Authority? Had Dr. Rubin taken a moment to check the background of the Roundtable and find out what it is and purports to be it would have been clear that the series is little more than a soap box (and a very informal one at that) where doctors, medical students, residents and nurses can air out opposing views. No authority or status is implied. If Dr. Rubin wants to make an issue over whether a bunch of bloggers should huff and puff in front of Medscape’s larger audience, I suppose we can debate that some day.

Having thus (what do these non-expert bloggers know anyway) framed the discussion Dr. Rubin goes on to the straw man. Here are some of the positions I did not take, which Dr. Rubin nevertheless attributes to me, then holds up for ridicule:

There's just no evidence that it influences physician behavior in ways beneficial to drug companies! (“It” being commercially supported CME).

To begin with, I made no such statement. Although the proof that CME has any influence on doctors whatsoever is slim let’s hope CME influences doctors just a bit. Otherwise there’d be no point in CME at all. If, of course, I believed CME was pointless I would never have bothered to write the Roundtable piece in question. Taking for granted my position that CME does influence doctors in some way the strong inference is that at least part of the content would be favorable to the use of drugs in some manner.
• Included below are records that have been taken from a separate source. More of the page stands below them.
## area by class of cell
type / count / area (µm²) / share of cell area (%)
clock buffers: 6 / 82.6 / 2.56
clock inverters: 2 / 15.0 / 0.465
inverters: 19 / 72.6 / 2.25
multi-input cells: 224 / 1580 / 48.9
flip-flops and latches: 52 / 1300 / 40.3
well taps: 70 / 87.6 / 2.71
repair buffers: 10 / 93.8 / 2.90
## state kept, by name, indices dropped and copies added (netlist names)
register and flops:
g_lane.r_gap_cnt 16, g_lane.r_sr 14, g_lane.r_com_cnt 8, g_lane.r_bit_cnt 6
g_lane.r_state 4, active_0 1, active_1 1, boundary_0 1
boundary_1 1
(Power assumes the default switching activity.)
File: src/rtl/instr_fetch.sv
// ---------------------------------------------------------------------------
// instr_fetch -- fetch stage of the rv32i single-cycle core.
//
// Owns the program counter, fetches one instruction word at a time from
// instruction memory over a req/ack handshake, and presents a registered
// instruction together with its PC to the instruction controller. When the
// controller retires the instruction, the PC advances to pc+4 or to the
// resolved redirect target. A redirect to a non-word-aligned target parks the
// stage in a fault state that only reset can leave.
//
// Build option:
//   FETCH_PREFETCH_EN  when defined, adds a one-entry prefetch buffer that
//                      fetches pc+4 while the current instruction is held,
//                      so zero-wait memory sustains one instruction per
//                      cycle. When undefined, memory is idle while an
//                      instruction is held (one instruction per two cycles).
//
// Parameters:
//   RESET_PC         first PC fetched after reset (must be word-aligned)
//
// Ports:
//   clk              core clock, rising edge
//   rst_n            asynchronous active-low reset
//   imem_req         fetch request, held until acked
//   imem_addr        word address of the request, stable while imem_req=1
//   imem_ack         memory accepts the request and returns data this cycle
//   imem_rdata       instruction word, valid with imem_ack
//   instr            instruction presented to the controller
//   instr_valid      instr / pc / pc_plus4 are valid
//   pc               address of instr
//   pc_plus4         pc + 4 (link value for jump-and-link)
//   instr_ready      controller retires instr this cycle
//   redirect         retiring instruction redirects the PC
//   redirect_target  new PC when redirect=1
//   misalign_err     sticky: a redirect target was not word-aligned
// ---------------------------------------------------------------------------
module instr_fetch #(
  parameter logic [31:0] RESET_PC = 32'h0000_0000
) (
  input  logic        clk,
  input  logic        rst_n,
  output logic        imem_req,
  output logic [31:0] imem_addr,
  input  logic        imem_ack,
  input  logic [31:0] imem_rdata,
  output logic [31:0] instr,
  output logic        instr_valid,
  output logic [31:0] pc,
  output logic [31:0] pc_plus4,
  input  logic        instr_ready,
  input  logic        redirect,
  input  logic [31:0] redirect_target,
  output logic        misalign_err
);

  // addi x0, x0, 0 -- harmless value shown on instr before the first fetch.
  localparam logic [31:0] NOP = 32'h0000_0013;

  // S_REQ   : fetching the word at pc, nothing presented
  // S_HOLD  : instruction presented, waiting for retire
  // S_FAULT : misaligned redirect seen, stage halted until reset
  // S_DRAIN : (prefetch build only) a stale prefetch is still outstanding
  //           after a redirect; wait for its ack, drop the data, then fetch
  //           the redirect target
  typedef enum logic [1:0] {
    S_REQ   = 2'd0,
    S_HOLD  = 2'd1,
    S_FAULT = 2'd2,
    S_DRAIN = 2'd3
  } state_t;

  state_t      state_q, state_d;
  logic [31:0] pc_q, pc_d;
  logic [31:0] pc_plus4_q, pc_plus4_d;
  logic [31:0] instr_q, instr_d;
  logic        instr_valid_q, instr_valid_d;
  logic        imem_req_q, imem_req_d;
  logic [31:0] imem_addr_q, imem_addr_d;
  logic        misalign_err_q, misalign_err_d;

`ifdef FETCH_PREFETCH_EN
  // Prefetch buffer: holds the word at pc+4 once it has been acked.
  logic        pf_valid_q, pf_valid_d;
  logic [31:0] pf_data_q, pf_data_d;
`endif

  logic        ack_fire;
  logic        retire;
  logic        bad_target;
  logic [31:0] next_pc;

  // An ack only counts against a request we are actually driving; this also
  // discards a late ack from a transaction abandoned by reset, because
  // imem_req is low for the first cycle after reset release.
  assign ack_fire   = imem_req_q & imem_ack;
  assign retire     = instr_valid_q & instr_ready;
  assign bad_target = redirect & (redirect_target[1:0] != 2'b00);
  // pc_plus4_q always equals pc_q + 4 (32-bit wrap), so reuse it here.
  assign next_pc    = redirect ? redirect_target : pc_plus4_q;

  // -------------------------------------------------------------------------
  // State register (all flops live here)
  // -------------------------------------------------------------------------
  always_ff @(posedge clk or negedge rst_n) begin
    if (!rst_n) begin
      state_q        <= S_REQ;
      pc_q           <= RESET_PC;
      pc_plus4_q     <= RESET_PC + 32'd4;
      instr_q        <= NOP;
      instr_valid_q  <= 1'b0;
      imem_req_q     <= 1'b0;
      imem_addr_q    <= RESET_PC;
      misalign_err_q <= 1'b0;
`ifdef FETCH_PREFETCH_EN
      pf_valid_q     <= 1'b0;
      pf_data_q      <= NOP;
`endif
    end else begin
      state_q        <= state_d;
      pc_q           <= pc_d;
      pc_plus4_q     <= pc_plus4_d;
      instr_q        <= instr_d;
      instr_valid_q  <= instr_valid_d;
      imem_req_q     <= imem_req_d;
      imem_addr_q    <= imem_addr_d;
      misalign_err_q <= misalign_err_d;
`ifdef FETCH_PREFETCH_EN
      pf_valid_q     <= pf_valid_d;
      pf_data_q      <= pf_data_d;
`endif
    end
  end

  // -------------------------------------------------------------------------
  // Next-state logic: state, PC, presented instruction, prefetch buffer
  // -------------------------------------------------------------------------
  always_comb begin
    state_d = state_q;
    pc_d    = pc_q;
    instr_d = instr_q;
`ifdef FETCH_PREFETCH_EN
    pf_valid_d = pf_valid_q;
    pf_data_d  = pf_data_q;
`endif

    case (state_q)
      S_REQ: begin
        if (ack_fire) begin
          state_d = S_HOLD;
          instr_d = imem_rdata;
        end
      end

      S_HOLD: begin
`ifdef FETCH_PREFETCH_EN
        if (retire) begin
          pc_d       = next_pc;
          pf_valid_d = 1'b0;
          if (bad_target) begin
            state_d = S_FAULT;
          end else if (redirect) begin
            // Whatever was prefetched belongs to the wrong path. If the
            // prefetch is still outstanding we must finish the handshake
            // before the address may change.
            if (imem_req_q && !imem_ack) begin
              state_d = S_DRAIN;
            end else begin
              state_d = S_REQ;
            end
          end else if (pf_valid_q) begin
            instr_d = pf_data_q;
          end else if (ack_fire) begin
            // Prefetch lands in the retire cycle: forward it straight to instr.
            instr_d = imem_rdata;
          end else begin
            // Prefetch still outstanding: its address is already the new pc,
            // so the request simply continues in S_REQ.
            state_d = S_REQ;
          end
        end else if (ack_fire) begin
          pf_valid_d = 1'b1;
          pf_data_d  = imem_rdata;
        end
`else
        if (retire) begin
          pc_d    = next_pc;
          state_d = bad_target ? S_FAULT : S_REQ;
        end
`endif
      end

`ifdef FETCH_PREFETCH_EN
      S_DRAIN: begin
        if (ack_fire) begin
          state_d = S_REQ;
        end
      end
`endif

      default: begin
        // S_FAULT is terminal until reset.
        state_d = state_q;
      end
    endcase
  end

  // -------------------------------------------------------------------------
  // Output logic: every output is a flop, so compute its next value from the
  // next state.
  // -------------------------------------------------------------------------
  always_comb begin
    instr_valid_d  = (state_d == S_HOLD);
    misalign_err_d = (state_d == S_FAULT);
    pc_plus4_d     = pc_d + 32'd4;
`ifdef FETCH_PREFETCH_EN
    case (state_d)
      S_REQ: begin
        imem_req_d  = 1'b1;
        imem_addr_d = pc_d;
      end
      S_HOLD: begin
        // Keep fetching pc+4 until the buffer holds it.
        imem_req_d  = !pf_valid_d;
        imem_addr_d = pc_plus4_d;
      end
      S_DRAIN: begin
        imem_req_d  = 1'b1;
        imem_addr_d = imem_addr_q;
      end
      default: begin
        imem_req_d  = 1'b0;
        imem_addr_d = imem_addr_q;
      end
    endcase
`else
    imem_req_d  = (state_d == S_REQ);
    imem_addr_d = pc_d;
`endif
  end

  assign imem_req     = imem_req_q;
  assign imem_addr    = imem_addr_q;
  assign instr        = instr_q;
  assign instr_valid  = instr_valid_q;
  assign pc           = pc_q;
  assign pc_plus4     = pc_plus4_q;
  assign misalign_err = misalign_err_q;

endmodule

File: config.mk
export PLATFORM = sky130hd
export DESIGN_NAME = instr_fetch
export DESIGN_NICKNAME = d
export VERILOG_FILES = /design/src/rtl/instr_fetch.sv
export SDC_FILE = /design/constraint.sdc
export NUM_CORES = 1
export LEC_CHECK = 0
export CORE_ASPECT_RATIO = 1.2
export CORE_MARGIN = 3
export CORE_UTILIZATION = 43
export CTS_CLUSTER_DIAMETER = 50
export DETAILED_ROUTE_END_ITERATION = 16
export GPL_ROUTABILITY_DRIVEN = 0
export GPL_TIMING_DRIVEN = 0
export PLACE_DENSITY = 0.88
export SETUP_SLACK_MARGIN = 0.4
export SYNTH_ARGS = -nofsm -noshare
export SYNTH_HDL_FRONTEND = slang
export SYNTH_SLANG_ARGS = --single-unit
File: constraint.sdc
create_clock -name clk -period 3.1 [get_ports clk]
set_input_delay 0.93 -clock clk [delete_from_list [all_inputs] [get_ports clk]]
set_output_delay 0.93 -clock clk [all_outputs]
set_load 0.05 [all_outputs]
* Word level (Yosys, flattened, before mapping)
Cells that the tools add are included.
W data, S select, Z words.
** Storage, ports and cells
- Bits in registers :: 101
- Bits of input ports :: 69
- Logic and storage cells :: 25
** Cells by class
- $add $sub $neg :: 1
- Equal/unequal tests :: 3
- Mux-type cells :: 7
- Bitwise operators :: 3
- Reduce and logical (&&, ||, !) cells :: 4
** Operators with widths (number)
- $mux W32 :: 3
- $add A32 B3 Y32 const B :: 1
- $mux W2 :: 3
- $eq A2 B1 Y1 const B :: 2
- $logic_not A2 Y1 :: 2
- $pmux W2 S2 :: 1
- $and A1 B1 Y1 :: 3
- $eq A2 B2 Y1 const B :: 1
- $reduce_and A2 Y1 :: 1
- $reduce_bool A2 Y1 :: 1

* Longest topological paths before layout
- Depth in word-level cells :: 6
- Gate-level depth with buffers :: 13
- Depth with buffers taken out :: 9

* Worst setup path after synthesis
No wires, ideal clock.
- Path kind :: input -> register
- Start point :: input redirect
- End point :: register pc_plus4_q[26], in the netlist pc_plus4[26]
- Arrival time :: 3.088 ns
- Path slack :: -0.116 ns
- Stages :: 13
- Cell sequence :: buf_4 > buf_6 > buf_4 > buf_4 > buf_4 > mux2i_1 > o21a_1 > inv_1 > ha_1 > o221ai_1 > nor3_2 > nand3_1 > xnor2_1
** Between the ends
- Longest elaborated chain between the ends :: 4
** Ends and longest elaborated chain
- start, declared :: RTL line 51 : input logic redirect,
- $mux W32 :: RTL line 99 : assign next_pc = redirect ? redirect_target : pc_plus4_q;
- $mux W32 :: RTL line 185 : if (retire) begin
- $mux W32 :: RTL line 146 : case (state_q)
- named net imem_addr_d[2] :: RTL line 78 : logic [31:0] imem_addr_q, imem_addr_d;
- $add A32 B3 Y32 :: RTL line 214 : pc_plus4_d = pc_d + 32'd4;
- named net pc_plus4_d[26] :: RTL line 74 : logic [31:0] pc_plus4_q, pc_plus4_d;
- end signal, assigned :: RTL line 108 : pc_plus4_q <= RESET_PC + 32'd4;
- end signal, assigned :: RTL line 121 : pc_plus4_q <= pc_plus4_d;
- end, declared :: RTL line 74
The timed path passes the listed nets, and every way through them passes these cells.
A chain may end at the register's enable or synchronous reset.

==> metrics.csv <==
metric;value;unit
sequential fraction of the synthesis area;53.0;%
WP data arrival;1.72;ns
worst-path fanout max;5;
Post-Synth XOR/XNOR Area;5.24;%
Synth Cell Area;4680;sq um
Max stage delay on crit path;0.79;ns
CTS Root Cell;clkbuf_16;
vias per inst;5.23;
DRT Pass-1 Iters;4;
Vias;4017;
static leakage;3.51;nW
RSZ-0062 raised after global routing;no;
CP Launch Type;flop;
synth unique cells;47;
final design utilization;70.7;%
Post-synth ARST share;100;%
final setup fails;0;
CP cell instances;buf_4 -> clkdlybuf4s50_1;
Synth warnings;0;
Post-synth top flop;dfrtp_1;
Adder-Cell Fraction of Synth Area;0.267;%
worst-case vdd ir drop;272;uV
largest family of logic cells by synthesized area;multiplexers;
Syn-to-layout area delta;59.6;%
TritonCTS clock tree;yes;
sequential group share of total power;49.0;%
Filler cells;744;
die height;120;um
# IOs;200;
# diodes;0;
placed insts;736;
final WL;13.5;mm
antenna-violating nets left;0;
# rows;41;
Data required, critical path;2.17;ns
syn avg cell area;11.5;sq um
syn_nets;478;
Net Sw Power;0.000544;W
Sw Ratio;20.6;%
H-tree lvl count;3;
CP max-delay cell;clkdlybuf4s50_1;
outcome;complete, no violations;
fmax;377;MHz
post-layout min period;2.65;ns
initial antenna violation count;0;
clock share of power;44.1;%
clock skew;0.00529;ns
initial DRC count;196;
Slew Viols, Final;0;
CP Class;reg2out;
core footprint;10600;sq um
drt wl/cell;17.5;um
number of flops mapped to enable cells by yosys;0;
#FFs+latches synth;99;
hold_ws;0.503;ns
Finished Layout Cells;768;
Final #Nets;704;
Num CTS Buffers;9;
total internal power;0.00209;W
worst-margin pin slew;0.791;ns
largest net degree at the start of global routing;53;
max capacitance violation total;0;
total chip power;0.00263;W
Remaining Overflow, GRT;0;
simple-gate area share of the yosys netlist;11.1;%
detailed placement HPWL;9.98;mm
later-pin clock latency in the skew report;0.34;ns
clk sinks;99;
Pwr Density;353;nW/um^2
clk buf depth;2;
share of cells above drive strength 1;22.2;%
Crit path buffers/inverters;2;
Syn Inst Count;408;
global-route wire length before repair;21.2;mm
Hold Crit Class;reg2reg;
clock slew at reported path FFs;0.07;ns
width of the chip;101;um
CP delay by family, top;buffers and inverters;
vias in the first global route;4162;
Die Footprint;12200;sq um
mux cell area share after synthesis;15.0;%
DR DRC count;0;
Starting Density;44.3;%
Worst Setup End Kind;output port;
max_slew headroom;47.3;%
Final Hold Viols;0;
Compound-Gate Fraction of Synth Area;7.08;%
I/O Buffers;198;
GR Util All Layers;22.2;%
Final period util;85.6;%
part of the power in combinational logic;6.8;%
logic make-up (layout without fill, tap and decap cells):
kind of cell	Yosys count	after routing
adder cells (fa/ha/maj)	1	1
multiplexers	65	65
AO/OA/AOI/OAI	52	52
flip-flops	99	99
buffers and inverters	61	292
AND/OR/NAND/NOR	102	102
XOR/XNOR	28	28
stage by stage:
| step | setup TNS [ns] | area [sq um] | worst slack, ns |
|---|---|---|---|
| after floorplan | 0 | 4750 | 0.219 |
| after global placement | -244.88 | 6900 | -2.43 |
| after detailed placement | -11.67 | 6920 | -0.823 |
| after CTS | 0 | 7320 | 0.408 |
| after global routing | 0 | 7470 | 0.403 |
| final | 0 | 7470 | 0.447 |
layout make-up:
| type | instances | area, sq um | share of cell area, % |
|---|---|---|---|
| Buffer | 50 | 427 | 5.71 |
| Clock buffer | 12 | 267 | 3.57 |
| Clock inverter | 4 | 47.5 | 0.637 |
| Inverter | 11 | 41.3 | 0.553 |
| Multi-Input combinational cell | 248 | 1900 | 25.4 |
| Sequential cell | 99 | 2480 | 33.2 |
| Tap cell | 129 | 161 | 2.16 |
| Timing Repair Buffer | 215 | 2150 | 28.7 |
power by group through the flow:
stage	registers [W]	logic (W)	clock network (W)
global route	0.00129	0.000194	0.00124
CTS	0.00129	0.000172	0.00118
detailed placement	0.00132	0.000170	0
finish	0.00129	0.000180	0.00116
floorplan	0.00132	0.0000421	0
global placement	0.00132	0.000162	0
cell usage in the layout, fill, tap and decap left out, types with 6 or more instances in the layout:
master / n
clkdlybuf4s50_1: 192
dfrtp_1: 95
buf_4: 49
mux2_2: 42
nand2_1: 30
nor2_1: 28
mux2i_1: 23
xnor2_1: 20
nand3_1: 16
o21ai_0: 14
a21oi_1: 14
inv_1: 10
clkbuf_16: 9
xor2_1: 8
clkbuf_1: 6
timing repair:
| action | 4_1_cts | 5_1_grt |
|---|---|---|
| hold buffers | 0 | 0 |
| cloned | 0 | 1 |
| setup endpoints to repair | 68 | 20 |
| endpoints found under the hold margin | 0 | 0 |
| setup buffers | 4 | 11 |
| resized for setup | 13 | 15 |
| pin swaps | 2 | 6 |
path summary, 6_finish.rpt:
path	cells past startpoint	endpoint	slack [ns]	startpoint
setup / recovery	2	pc[15]	0.45	imem_addr[15]$_DFF_PN0_
hold / removal	1	instr[14]$_DFFE_PN0P_	0.50	instr[14]$_DFFE_PN0P_
setup reg to reg	12	pc_plus4[26]$_DFF_PN0_	0.73	state_q[1]$_DFF_PN0_
hold reg to reg	1	instr[14]$_DFFE_PN0P_	0.50	instr[14]$_DFFE_PN0P_
max in group asynchronous	2	instr[6]$_DFFE_PN0P_	1.82	rst_n
min in group asynchronous	1	pc_plus4[7]$_DFF_PN0_	0.60	rst_n
per-layer routing:
layer / part of all wire, % / up-vias / global-route usage (%) / wire [um]
met1: 36 / 1971 / 25.6 / 4810
met2: 52 / 194 / 38.1 / 7040
met5: 0 / - / 0 / 0
li1: - / 1834 / - / -
met4: 1.9 / 0 / 8.65 / 251
met3: 10 / 18 / 7.10 / 1350
flip-flops by register name, summed over array words and instances, names as in the netlist:
register,count
imem_addr,32
instr_valid,1
instr,32
pc_plus4,30
imem_req,1
state_q,2
misalign_err,1
synthesized netlist by cell type, drive strengths merged (2+ instances only):
| cell | n | area [sq um] |
|---|---|---|
| dfrtp | 95 | 2380 |
| buf | 44 | 323 |
| mux2 | 42 | 473 |
| nand2 | 30 | 113 |
| nor2 | 28 | 105 |
| mux2i | 23 | 230 |
| xnor2 | 20 | 175 |
| nand3 | 16 | 80.1 |
| o21ai | 15 | 75.1 |
| a21oi | 14 | 70.1 |
| inv | 11 | 41.3 |
| nor3 | 8 | 56.3 |
| xor2 | 8 | 70.1 |
| clkbuf | 6 | 22.5 |
| a31oi | 5 | 31.3 |
| a21o | 4 | 30.0 |
| dfstp | 4 | 105 |
| nand4 | 4 | 31.3 |
| a211oi | 3 | 32.5 |
| nand2b | 3 | 18.8 |
| nor4 | 3 | 33.8 |
| o22ai | 3 | 25.0 |
| a22oi | 2 | 15.0 |
| nand3b | 2 | 15.0 |
| nand4b | 2 | 23.8 |
| nor2b | 2 | 12.5 |
Power figures use the tool's default switching activity.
Physicians just aren't that credulous!

Well, that’s part of what I said. Here’s what I actually said:

Unable to marshal evidence to support their proposal, the proponents of the ban have appealed to a set of beliefs. One such belief is based on the caricature of a credulous physician incapable of critical appraisal of educational content.

A few paragraphs farther down is where Dr. Rubin’s partial representation of this point deteriorates to the level of the straw man:

His last point, one that Doctor Rubin hears time and time again when he chooses to discuss this matter with various colleagues (though truth be told he has learned which colleagues are like-minded on this matter, and tends to avoid the remainder lest he lose his control in public), is perhaps the most precious of all: I'm not biased! Maybe everyone else is, but not...incredibly smart, skeptical me!

Try as I might, reading and re-reading the piece, I just can’t seem to find that particular “last point.”

What gives Dr. Rubin license to make such misattributions? He tells us in his last paragraph (my bold):

Oddly--well, actually, not oddly at all--the real argument running beneath these rationalizations is virtually never spoken of. It's pretty simple, actually, and Doctor Rubin, despite his immense respect and affection for the vast majority of his colleagues, has heard that silent-yet-powerful argument since his early days in med school. The "argument," such as it is, is this: I am a physician and that entitles me to nice things.

Well, I think it is a little odd that Dr. Rubin can hear arguments that aren’t even being expressed. (By the way, although I am biased and at times a little credulous I do confess just a tad of skepticism regarding that particular claim).

But the pièce de résistance comes not from Dr. Rubin but from one his commenters, who wrote:

The Medscape article critiqued here would not have survived editorial review by the Medscape Nursing editors, in my opinion. Physicians, have you written to the editorial director of the Medscape Internal Medicine Web site to request that the article be removed from the site? If not, here is the editor’s contact information…

Wow. When you dislike someone’s opinion piece just petition the editor for a retraction. Wonderful idea.